Regulation of cilia abundance in multiciliated cells

Multiciliated cells (MCC) are specialized epithelia that contain hundreds of motile cilia used to propel fluid over the surface of the cell. To template these cilia, each MCC produces hundreds of centrioles by a process termed centriole amplification. Airway progenitor cells initially contain two parental centrioles that nucleate multiple centrioles at once, and structures called deuterosomes that assemble the vast majority of centrioles during amplification. Remarkably, how each cell regulates the precise number of its centrioles and cilia remains unknown. Here, we investigate mechanisms that establish centriole number in MCC using an ex vivo airway culture model. We show that ablation of parental centrioles, via inhibition of Plk4 kinase, does not perturb deuterosome formation and centriole amplification, nor alter the total complement of centrioles per cell.
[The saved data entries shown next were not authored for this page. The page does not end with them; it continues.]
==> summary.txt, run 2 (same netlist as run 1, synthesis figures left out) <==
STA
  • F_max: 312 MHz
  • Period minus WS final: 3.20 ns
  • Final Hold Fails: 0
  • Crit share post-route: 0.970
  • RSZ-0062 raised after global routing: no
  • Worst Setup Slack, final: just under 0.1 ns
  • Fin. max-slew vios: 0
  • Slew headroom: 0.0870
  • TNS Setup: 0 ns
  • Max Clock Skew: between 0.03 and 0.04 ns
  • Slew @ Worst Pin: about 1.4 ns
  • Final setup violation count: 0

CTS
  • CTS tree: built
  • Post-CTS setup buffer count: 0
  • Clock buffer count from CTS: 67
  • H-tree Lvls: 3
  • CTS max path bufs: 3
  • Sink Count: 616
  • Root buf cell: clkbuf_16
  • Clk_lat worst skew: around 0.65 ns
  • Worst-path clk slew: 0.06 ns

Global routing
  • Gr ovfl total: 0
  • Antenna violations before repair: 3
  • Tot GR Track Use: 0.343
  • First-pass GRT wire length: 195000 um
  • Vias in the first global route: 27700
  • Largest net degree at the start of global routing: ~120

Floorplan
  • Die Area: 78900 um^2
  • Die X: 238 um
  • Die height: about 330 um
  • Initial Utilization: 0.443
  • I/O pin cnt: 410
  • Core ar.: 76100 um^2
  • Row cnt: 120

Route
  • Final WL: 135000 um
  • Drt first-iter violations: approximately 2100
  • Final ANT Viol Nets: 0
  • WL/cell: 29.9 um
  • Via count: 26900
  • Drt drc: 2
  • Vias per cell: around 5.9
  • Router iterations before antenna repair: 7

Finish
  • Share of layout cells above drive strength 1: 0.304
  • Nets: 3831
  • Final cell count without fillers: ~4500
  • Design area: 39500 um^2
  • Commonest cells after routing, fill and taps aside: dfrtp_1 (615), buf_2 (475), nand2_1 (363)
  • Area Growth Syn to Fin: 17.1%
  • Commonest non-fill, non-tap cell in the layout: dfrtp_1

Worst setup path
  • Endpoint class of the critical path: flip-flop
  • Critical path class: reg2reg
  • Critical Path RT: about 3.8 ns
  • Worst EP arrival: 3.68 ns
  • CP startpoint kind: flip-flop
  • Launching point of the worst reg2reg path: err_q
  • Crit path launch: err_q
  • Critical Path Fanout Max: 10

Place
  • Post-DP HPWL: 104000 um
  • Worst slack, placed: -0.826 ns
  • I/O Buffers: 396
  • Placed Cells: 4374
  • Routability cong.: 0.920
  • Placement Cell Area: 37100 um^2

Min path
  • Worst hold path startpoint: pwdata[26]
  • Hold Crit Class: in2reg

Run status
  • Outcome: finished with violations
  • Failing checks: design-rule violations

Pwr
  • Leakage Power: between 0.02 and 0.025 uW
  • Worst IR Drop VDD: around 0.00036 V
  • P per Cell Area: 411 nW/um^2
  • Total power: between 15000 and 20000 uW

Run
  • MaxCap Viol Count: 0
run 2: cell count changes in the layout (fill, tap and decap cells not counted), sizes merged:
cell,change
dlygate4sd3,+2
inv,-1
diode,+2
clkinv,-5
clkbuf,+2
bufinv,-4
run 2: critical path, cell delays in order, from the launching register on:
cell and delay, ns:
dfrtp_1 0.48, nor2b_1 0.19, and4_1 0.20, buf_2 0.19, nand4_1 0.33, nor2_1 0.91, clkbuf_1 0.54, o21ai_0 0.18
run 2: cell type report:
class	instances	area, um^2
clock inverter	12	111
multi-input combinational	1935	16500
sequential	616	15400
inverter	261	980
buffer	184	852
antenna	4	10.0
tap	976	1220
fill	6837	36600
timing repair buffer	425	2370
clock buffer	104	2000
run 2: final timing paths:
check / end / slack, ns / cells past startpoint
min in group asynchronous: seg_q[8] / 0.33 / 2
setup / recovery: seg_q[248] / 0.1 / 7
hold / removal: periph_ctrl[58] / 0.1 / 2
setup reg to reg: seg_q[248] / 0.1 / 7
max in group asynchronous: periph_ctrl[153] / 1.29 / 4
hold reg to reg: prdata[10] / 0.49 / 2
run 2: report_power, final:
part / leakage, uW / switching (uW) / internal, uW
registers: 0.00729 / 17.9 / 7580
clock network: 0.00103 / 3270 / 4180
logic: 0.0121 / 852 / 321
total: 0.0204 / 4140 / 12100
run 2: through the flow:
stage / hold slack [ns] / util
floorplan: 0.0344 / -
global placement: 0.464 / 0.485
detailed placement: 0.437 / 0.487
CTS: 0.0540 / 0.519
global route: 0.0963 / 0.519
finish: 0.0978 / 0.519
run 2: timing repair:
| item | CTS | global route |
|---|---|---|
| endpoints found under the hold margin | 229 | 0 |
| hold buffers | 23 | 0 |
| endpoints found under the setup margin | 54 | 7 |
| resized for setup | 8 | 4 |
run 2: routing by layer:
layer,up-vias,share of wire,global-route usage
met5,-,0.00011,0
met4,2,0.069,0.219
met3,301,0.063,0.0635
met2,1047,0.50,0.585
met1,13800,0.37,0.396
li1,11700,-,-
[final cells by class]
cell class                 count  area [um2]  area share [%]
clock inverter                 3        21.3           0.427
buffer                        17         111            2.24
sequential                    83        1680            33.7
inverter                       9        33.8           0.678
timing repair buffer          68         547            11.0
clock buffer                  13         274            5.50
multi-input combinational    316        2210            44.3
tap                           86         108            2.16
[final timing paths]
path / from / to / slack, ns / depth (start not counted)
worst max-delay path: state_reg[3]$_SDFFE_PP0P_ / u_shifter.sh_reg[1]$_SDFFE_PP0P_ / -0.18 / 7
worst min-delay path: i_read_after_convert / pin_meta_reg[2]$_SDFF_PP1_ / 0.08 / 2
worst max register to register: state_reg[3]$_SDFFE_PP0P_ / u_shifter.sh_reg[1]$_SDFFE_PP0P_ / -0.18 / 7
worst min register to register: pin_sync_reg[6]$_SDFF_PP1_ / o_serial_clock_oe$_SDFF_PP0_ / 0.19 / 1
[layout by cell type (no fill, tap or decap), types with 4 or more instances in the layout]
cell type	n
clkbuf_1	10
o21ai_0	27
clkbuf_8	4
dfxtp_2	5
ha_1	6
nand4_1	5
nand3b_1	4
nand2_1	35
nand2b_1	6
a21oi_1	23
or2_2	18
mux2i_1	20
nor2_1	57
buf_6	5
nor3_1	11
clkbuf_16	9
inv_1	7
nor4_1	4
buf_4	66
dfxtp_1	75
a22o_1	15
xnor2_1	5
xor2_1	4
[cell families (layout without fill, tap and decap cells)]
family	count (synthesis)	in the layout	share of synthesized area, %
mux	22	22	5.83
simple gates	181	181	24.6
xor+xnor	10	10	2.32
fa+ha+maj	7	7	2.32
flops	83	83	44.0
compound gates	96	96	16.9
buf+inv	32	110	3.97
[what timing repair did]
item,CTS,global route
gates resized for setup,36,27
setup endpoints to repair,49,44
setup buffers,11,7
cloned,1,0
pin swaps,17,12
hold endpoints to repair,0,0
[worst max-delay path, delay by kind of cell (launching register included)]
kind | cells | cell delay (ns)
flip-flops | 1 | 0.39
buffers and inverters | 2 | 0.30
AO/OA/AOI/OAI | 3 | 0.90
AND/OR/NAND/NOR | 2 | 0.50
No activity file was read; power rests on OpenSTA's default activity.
### src/wdt_defs.svh
`ifndef WDT_DEFS_SVH
`define WDT_DEFS_SVH

// ----------------------------------------
// Register location and field layout
// ----------------------------------------
`define WDT_IO_ADDR 16'h0079
`define WDT_INTERVAL_MASK 8'h07
`define WDT_MODE_BIT 3
`define WDT_EN1_BIT 4
`define WDT_EN2_BIT 5
`define WDT_FLAG1_BIT 6
`define WDT_FLAG2_BIT 7
`define WDT_RESET_ENABLE_MASK 8'h20
`define WDT_NMI_FLAG_MASK 8'h40
`define WDT_RESET_VALUE 8'h00

// ----------------------------------------
// Timing
// ----------------------------------------
`define WDT_CLK_HZ 50000000
`define WDT_SLOW_MAX_HZ 32
`define WDT_STAGE_MS 250
`define WDT_INTERVAL_MS0 250
`define WDT_INTERVAL_MS1 500
`define WDT_INTERVAL_MS2 1000
`define WDT_INTERVAL_MS3 4000
`define WDT_INTERVAL_MS4 8000
`define WDT_INTERVAL_MS5 32000
`define WDT_INTERVAL_MS6 64000
`define WDT_INTERVAL_MS7 256000
// Slow ticks for a least time; one extra tick covers the phase of the first edge
`define WDT_MS_TO_TICKS(ms) ((((ms) * `WDT_SLOW_MAX_HZ) + 999) / 1000 + 1)
`define WDT_STAGE_TICKS `WDT_MS_TO_TICKS(`WDT_STAGE_MS)
`define WDT_RESET_PULSE_NS 1000
`define WDT_RESET_PULSE_CYC ((`WDT_RESET_PULSE_NS * (`WDT_CLK_HZ / 1000000)) / 1000)

`endif

### src/wdt_pkg.sv
package wdt_pkg;

  typedef enum logic [1:0] {
    ST_COUNT = 2'b00,
    ST_STAGE1 = 2'b01,
    ST_HOLD = 2'b10
  } wdt_state_t;

  typedef logic [13:0] tick_count_t;

endpackage
### config.mk
export PLATFORM = sky130hd
export DESIGN_NAME = irc_top
export DESIGN_NICKNAME = d
export VERILOG_FILES = /design/src/irc_pkg.sv /design/src/irc_top.sv /design/src/irc_carrier.sv
export VERILOG_INCLUDE_DIRS = /design/src /design/src/src
export SDC_FILE = /design/constraint.sdc
export NUM_CORES = 1
export LEC_CHECK = 0
export ABC_AREA = 0
export BUFFER_PORTS_ARGS = -buffer_cell sky130_fd_sc_hd__buf_2
export CAP_MARGIN = 20
export CORE_ASPECT_RATIO = 1.2
export CORE_MARGIN = 4
export CORE_UTILIZATION = 50
export DETAILED_ROUTE_END_ITERATION = 16
export PLACE_DENSITY = 0.76
export SLEW_MARGIN = 20
export SYNTH_ARGS = -nofsm -noshare
export SYNTH_HDL_FRONTEND = slang
export SYNTH_HIERARCHICAL = 1
export SYNTH_SLANG_ARGS = --single-unit
### constraint.sdc
create_clock -name CLK_IN -period 2 [get_ports CLK_IN]
set_input_delay 0.3 -clock CLK_IN [delete_from_list [all_inputs] [get_ports CLK_IN]]
set_output_delay 0.3 -clock CLK_IN [all_outputs]
set_load 0.05 [all_outputs]
### src/irc_map.svh
// register offsets, field positions, reset values and timing figures of the ir carrier block
`ifndef IRC_MAP_SVH
`define IRC_MAP_SVH

// ****************************************************************
// register byte offsets
// ****************************************************************
`define IRC_OFF_TIMER 4'h0
`define IRC_OFF_HIMOD 4'h4
`define IRC_OFF_LOMOD 4'h8
`define IRC_OFF_CTRL 4'hC

// ****************************************************************
// field positions
// ****************************************************************
`define IRC_TMR_EN_BIT 9
`define IRC_TMR_RUN_BIT 10
`define IRC_TMR_PIN_BIT 11
`define IRC_CAR_DIS_BIT 9
`define IRC_CTRL_HS_BIT 0
`define IRC_CTRL_STOP_BIT 1

// ****************************************************************
// reset values
// ****************************************************************
`define IRC_HIMOD_RST 10'h001
`define IRC_LOMOD_RST 9'h001

// ****************************************************************
// timing: clocks per system period, then figures in system clock periods
// ****************************************************************
`define IRC_CLK_PER_FX 2
`define IRC_DEC_FX 64
`define IRC_LOSS_NORM_FX 4
`define IRC_HS_HALF_FX 32
`define IRC_LOSS_HS_FX 2

`endif

### src/irc_pkg.sv
// types shared by the ir carrier output block
package irc_pkg;

  // ****************************************************************
  // carrier configuration
  // ****************************************************************
  typedef struct packed {
    logic dis;
    logic [8:0] hi;
    logic [8:0] lo;
  } irc_mod_t;

  // ****************************************************************
  // bus handshake states
  // ****************************************************************
  typedef enum logic {IRC_BUS_IDLE, IRC_BUS_ACK} irc_bus_st_t;

  // ****************************************************************
  // module state records
  // ****************************************************************
  typedef struct packed {
    logic level;
    logic [8:0] cnt;
  } irc_car_st_t;

  typedef struct packed {
    irc_bus_st_t bus;
    logic wait_req;
    logic [31:0] rdata;
    logic [8:0] cnt;
    logic en;
    logic [7:0] presc;
    logic hs;
    logic stop;
    irc_mod_t cfg;
    logic car_run;
    logic pin;
    logic ind_n;
  } irc_top_st_t;

endpackage : irc_pkg

### src/irc_top.sv
// ir carrier output: transmission down counter, carrier gating and register slave
//
// Added by the designer: the address map and register access over Avalon-MM.
`timescale 1ns/1ps
`default_nettype none
`include "irc_map.svh"

module irc_top
  import irc_pkg::*;
(
  // clock and reset
  input wire logic CLK_IN,
  input wire logic RST_IN,
  // avalon-mm slave
  input wire logic [3:0] AVS_ADDRESS_IN,
  input wire logic AVS_READ_IN,
  input wire logic AVS_WRITE_IN,
  input wire logic [31:0] AVS_WRITEDATA_IN,
  input wire logic [3:0] AVS_BYTEENABLE_IN,
  output logic [31:0] AVS_READDATA_OUT,
  output logic AVS_WAITREQUEST_OUT,
  // pins
  output logic IR_OUTPUT_PIN_OUT,
  output logic SENSE_INDICATOR_PIN_N_OUT
);

  // ****************************************************************
  // derived cycle counts
  // ****************************************************************

  // the clock stands for twice the system rate, so one system period is two clocks
  localparam int unsigned DEC_CLK = `IRC_DEC_FX * `IRC_CLK_PER_FX;
  localparam logic [7:0] PRESC_RELOAD = 8'(DEC_CLK - 1);
  // the first step carries the extra period of (set value + 1), half a period in high speed, less the start loss;
  // a count of one still gives a full step, at the cost of an 8-bit prescaler
  localparam logic [7:0] FIRST_NORM =
    8'((2 * `IRC_DEC_FX - `IRC_LOSS_NORM_FX) * `IRC_CLK_PER_FX - 1);
  localparam logic [7:0] FIRST_HS =
    8'((`IRC_DEC_FX + `IRC_HS_HALF_FX - `IRC_LOSS_HS_FX) * `IRC_CLK_PER_FX - 1);

  irc_top_st_t st_q;
  irc_top_st_t st_d;
  logic car_level;
  logic car_hi_end;
  logic wr_fire;
  logic [31:0] rd_mux;
  logic [31:0] wd;

  // ****************************************************************
  // helpers
  // ****************************************************************

  // byte-lane merge so partial writes leave other lanes alone
  function automatic logic [31:0] be_merge(input logic [31:0] old_v,
                                           input logic [31:0] new_v,
                                           input logic [3:0] be);
    logic [31:0] r;
    r = old_v;
    for (int i = 0; i < 4; i++) begin
      if (be[i]) begin
        r[i*8 +: 8] = new_v[i*8 +: 8];
      end
    end
    return r;
  endfunction : be_merge

  // ****************************************************************
  // carrier generator
  // ****************************************************************
  irc_carrier u_carrier (
    .clk_in(CLK_IN),
    .rst_in(RST_IN),
    .run_in(st_q.car_run),
    .mod_in(st_q.cfg),
    .level_out(car_level),
    .hi_end_out(car_hi_end)
  );

  // ****************************************************************
  // register read view
  // ****************************************************************

  // unmapped offsets read as zero
  always_comb begin
    rd_mux = 32'h0000_0000;
    case (AVS_ADDRESS_IN)
      `IRC_OFF_TIMER: begin
        rd_mux[8:0] = st_q.cnt;
        rd_mux[`IRC_TMR_EN_BIT] = st_q.en;
        rd_mux[`IRC_TMR_RUN_BIT] = (st_q.cnt != 9'h000);
        rd_mux[`IRC_TMR_PIN_BIT] = st_q.pin;
      end
      `IRC_OFF_HIMOD: begin
        rd_mux[8:0] = st_q.cfg.hi;
        rd_mux[`IRC_CAR_DIS_BIT] = st_q.cfg.dis;
      end
      `IRC_OFF_LOMOD: begin
        rd_mux[8:0] = st_q.cfg.lo; // bit nine stays zero
      end
      `IRC_OFF_CTRL: begin
        rd_mux[`IRC_CTRL_HS_BIT] = st_q.hs;
        rd_mux[`IRC_CTRL_STOP_BIT] = st_q.stop;
      end
      default: begin
        rd_mux = 32'h0000_0000;
      end
    endcase
  end

  // write takes effect at the edge where waitrequest is seen low
  assign wr_fire = (st_q.bus == IRC_BUS_ACK) && AVS_WRITE_IN;
  assign wd = be_merge(rd_mux, AVS_WRITEDATA_IN, AVS_BYTEENABLE_IN);

  // ****************************************************************
  // next-state logic
  // ****************************************************************
  always_comb begin
    st_d = st_q;

    // bus handshake: one wait cycle, then one ready cycle
    case (st_q.bus)
      IRC_BUS_IDLE: begin
        if (AVS_READ_IN || AVS_WRITE_IN) begin
          st_d.bus = IRC_BUS_ACK;
          st_d.wait_req = 1'b0;
          st_d.rdata = rd_mux;
        end
      end
      IRC_BUS_ACK: begin
        st_d.bus = IRC_BUS_IDLE;
        st_d.wait_req = 1'b1;
      end
      default: begin
        st_d.bus = IRC_BUS_IDLE;
        st_d.wait_req = 1'b1;
      end
    endcase

    // down counter; runs whether or not the cpu is halted
    if (st_q.cnt != 9'h000) begin
      if (st_q.presc == 8'h00) begin
        st_d.cnt = st_q.cnt - 9'h001;
        st_d.presc = PRESC_RELOAD;
      end else begin
        st_d.presc = st_q.presc - 8'h01;
      end
    end

    // register writes; a timer write outside stop mode restarts the count
    if (wr_fire) begin
      case (AVS_ADDRESS_IN)
        `IRC_OFF_TIMER: begin
          if (!st_q.stop) begin
            st_d.cnt = wd[8:0];
            st_d.en = wd[`IRC_TMR_EN_BIT];
            // the first step sets the 4 or 2 period start loss of the total
            st_d.presc = st_q.hs ? FIRST_HS : FIRST_NORM;
          end
        end
        `IRC_OFF_HIMOD: begin
          st_d.cfg.hi = wd[8:0];
          st_d.cfg.dis = wd[`IRC_CAR_DIS_BIT];
        end
        `IRC_OFF_LOMOD: begin
          st_d.cfg.lo = wd[8:0];
        end
        `IRC_OFF_CTRL: begin
          st_d.hs = wd[`IRC_CTRL_HS_BIT];
          st_d.stop = wd[`IRC_CTRL_STOP_BIT];
        end
        default: begin
          st_d.cnt = st_d.cnt;
        end
      endcase
    end

    // stop mode: oscillator gone, so the timer is halted and cleared
    if (st_q.stop) begin
      st_d.cnt = 9'h000;
      st_d.en = 1'b0;
      st_d.presc = 8'h00;
    end

    // carrier keeps running after zero only to finish a high phase
    st_d.car_run = !st_q.stop &&
      (((st_q.cnt != 9'h000) && st_q.en && !st_q.cfg.dis) ||
       (st_q.car_run && car_level && !car_hi_end));

    // pin selection
    if (st_q.stop) begin
      st_d.pin = 1'b0;
    end else if ((st_q.cnt != 9'h000) && st_q.en) begin
      // gated by car_run so a restart on a phase flip still opens low
      st_d.pin = st_q.cfg.dis ? 1'b1 : (st_q.car_run && car_level);
    end else begin
      st_d.pin = st_q.car_run && car_level;
    end

    // indicator is low while the timer runs with output enabled
    st_d.ind_n = !((st_q.cnt != 9'h000) && st_q.en);
  end

  // ****************************************************************
  // state register
  // ****************************************************************
  always_ff @(posedge CLK_IN or posedge RST_IN) begin
    if (RST_IN) begin
      st_q.bus <= IRC_BUS_IDLE;
      st_q.wait_req <= 1'b1;
      st_q.rdata <= 32'h0000_0000;
      st_q.cnt <= 9'h000;
      st_q.en <= 1'b0;
      st_q.presc <= 8'h00;
      st_q.hs <= 1'b0;
      st_q.stop <= 1'b0;
      st_q.cfg.dis <= 1'(`IRC_HIMOD_RST >> `IRC_CAR_DIS_BIT);
      st_q.cfg.hi <= 9'(`IRC_HIMOD_RST);
      st_q.cfg.lo <= `IRC_LOMOD_RST;
      st_q.car_run <= 1'b0;
      st_q.pin <= 1'b0;
      st_q.ind_n <= 1'b1;
    end else begin
      st_q <= st_d;
    end
  end

  // outputs straight from the state flops
  assign AVS_READDATA_OUT = st_q.rdata;
  assign AVS_WAITREQUEST_OUT = st_q.wait_req;
  assign IR_OUTPUT_PIN_OUT = st_q.pin;
  assign SENSE_INDICATOR_PIN_N_OUT = st_q.ind_n;
endmodule : irc_top

`default_nettype wire

### src/irc_carrier.sv
// carrier period counter with separate high and low phase lengths
`timescale 1ns/1ps
`default_nettype none

module irc_carrier
  import irc_pkg::*;
(
  // clock and reset
  input wire logic clk_in,
  input wire logic rst_in,
  // control
  input wire logic run_in,
  input wire irc_mod_t mod_in,
  // carrier
  output logic level_out,
  output logic hi_end_out
);

  irc_car_st_t st_q;
  irc_car_st_t st_d;

  // ****************************************************************
  // phase counter
  // ****************************************************************

  // one count per clock, the clock standing for twice the system rate
  always_comb begin
    st_d = st_q;
    if (!run_in) begin
      // parked in the low phase so a start always opens low
      st_d.level = 1'b0;
      st_d.cnt = mod_in.lo;
    end else if (st_q.cnt == 9'h000) begin
      st_d.level = !st_q.level;
      st_d.cnt = st_q.level ? mod_in.lo : mod_in.hi;
    end else begin
      st_d.cnt = st_q.cnt - 9'h001;
    end
  end

  always_ff @(posedge clk_in or posedge rst_in) begin
    if (rst_in) begin
      st_q <= '0;
    end else begin
      st_q <= st_d;
    end
  end

  // outputs
  assign level_out = st_q.level;
  assign hi_end_out = run_in && st_q.level && (st_q.cnt == 9'h000);
endmodule : irc_carrier

`default_nettype wire

## Word level (Yosys, flattened, before mapping)

Cells that the tools add are included.
W data, S select, Z words.

| cells by class | value |
|---|---|
| bitwise gates (word level) | 1 |
| reduce and logical (&&, ||, !) cells | 25 |
| mux-type cells | 27 |
| $add $sub $neg | 3 |
| eq/ne operators | 5 |

Operators by type and width:

| operator | number |
|---|---|
| $mux W9 | 7 |
| $mux W39 | 1 |
| $mux W34 | 1 |
| $mux W8 | 3 |
| $pmux W7 S3 | 1 |
| $mux W10 | 2 |
| $mux W18 | 1 |
| $sub A9 B1 Y9 const B | 2 |
| $reduce_and A2 Y1 | 5 |
| $logic_not A9 Y1 | 1 |
| $reduce_bool A9 Y1 | 1 |
| $eq A4 B4 Y1 const B | 2 |
| $logic_not A8 Y1 | 1 |
| $pmux W2 S4 | 1 |
| $sub A8 B1 Y8 const B | 1 |
| $logic_and A1 B1 Y1 | 7 |
| $mux W7 | 1 |
| $mux W2 | 3 |
| $logic_not A1 Y1 | 5 |
| $eq A4 B3 Y1 const B | 1 |
| $logic_not A4 Y1 | 1 |
| $mux W1 | 4 |
| $pmux W2 S2 | 1 |
| $reduce_bool A2 Y1 | 2 |
| 5 further kinds | 6 |

| word-level totals | value |
|---|---|
| output and inout bits | 35 |
| bits of input ports | 44 |
| word-level logic and storage cells | 77 |
| flip-flop bits (word level) | 66 |

## Logic depth before layout (Yosys ltp)

Gate-level depths: netlist (run 1).

| depth | value |
|---|---|
| word-level depth | 6 |
| mapped depth | 7 |
| depth with buffers taken out | 6 |

## Modules after synthesis

The synthesis (run 1) kept the hierarchy.

Modules (own cells, without submodules):

| module | times used | cells an instance | area each (µm²) |
|---|---|---|---|
| irc_top | 1 | 344 | 3274.4 |
| irc_carrier | 1 | 70 | 720.7 |

## Worst setup path after synthesis (run 1)

No wires, ideal clock.

| path | value |
|---|---|
| path kind | reg2reg |
| from | register st_q[24] (netlist bit) |
| to | register st_q[37] (netlist bit) |
| arrival | 1913 ps |
| cell stages (with the launch flop) | 7 |
| data required time | 1918 ps |
| clock period less this slack | 1994 ps |
| path buffers | 0 |
| slack | 6 ps |
| path through | dfrtp_1 > inv_1 > ha_1 > or3b_2 > a211oi_4 > or4b_1 > a31oi_1 |

RTL lines:

| item | RTL line | source |
|---|---|---|
| start, declared | irc_top.sv:41 | `irc_top_st_t st_q;` |
| start signal, assigned | irc_top.sv:223 | `st_q <= st_d;` |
Airway MCC vary in size and surface area, and exhibit a broad range in centriole number. Quantification of centriole abundance in vitro and in vivo identified a direct relationship between cell-surface area and centriole number. By manipulating cell size and shape, we discovered that centriole number scales with increasing surface area. Collectively, our results demonstrate that parental centrioles and Plk4 are dispensable for deuterosome formation, centriole amplification, and establishment of centriole number. Instead, a cell-intrinsic surface area-dependent mechanism controls centriole and cilia abundance in multiciliated cells.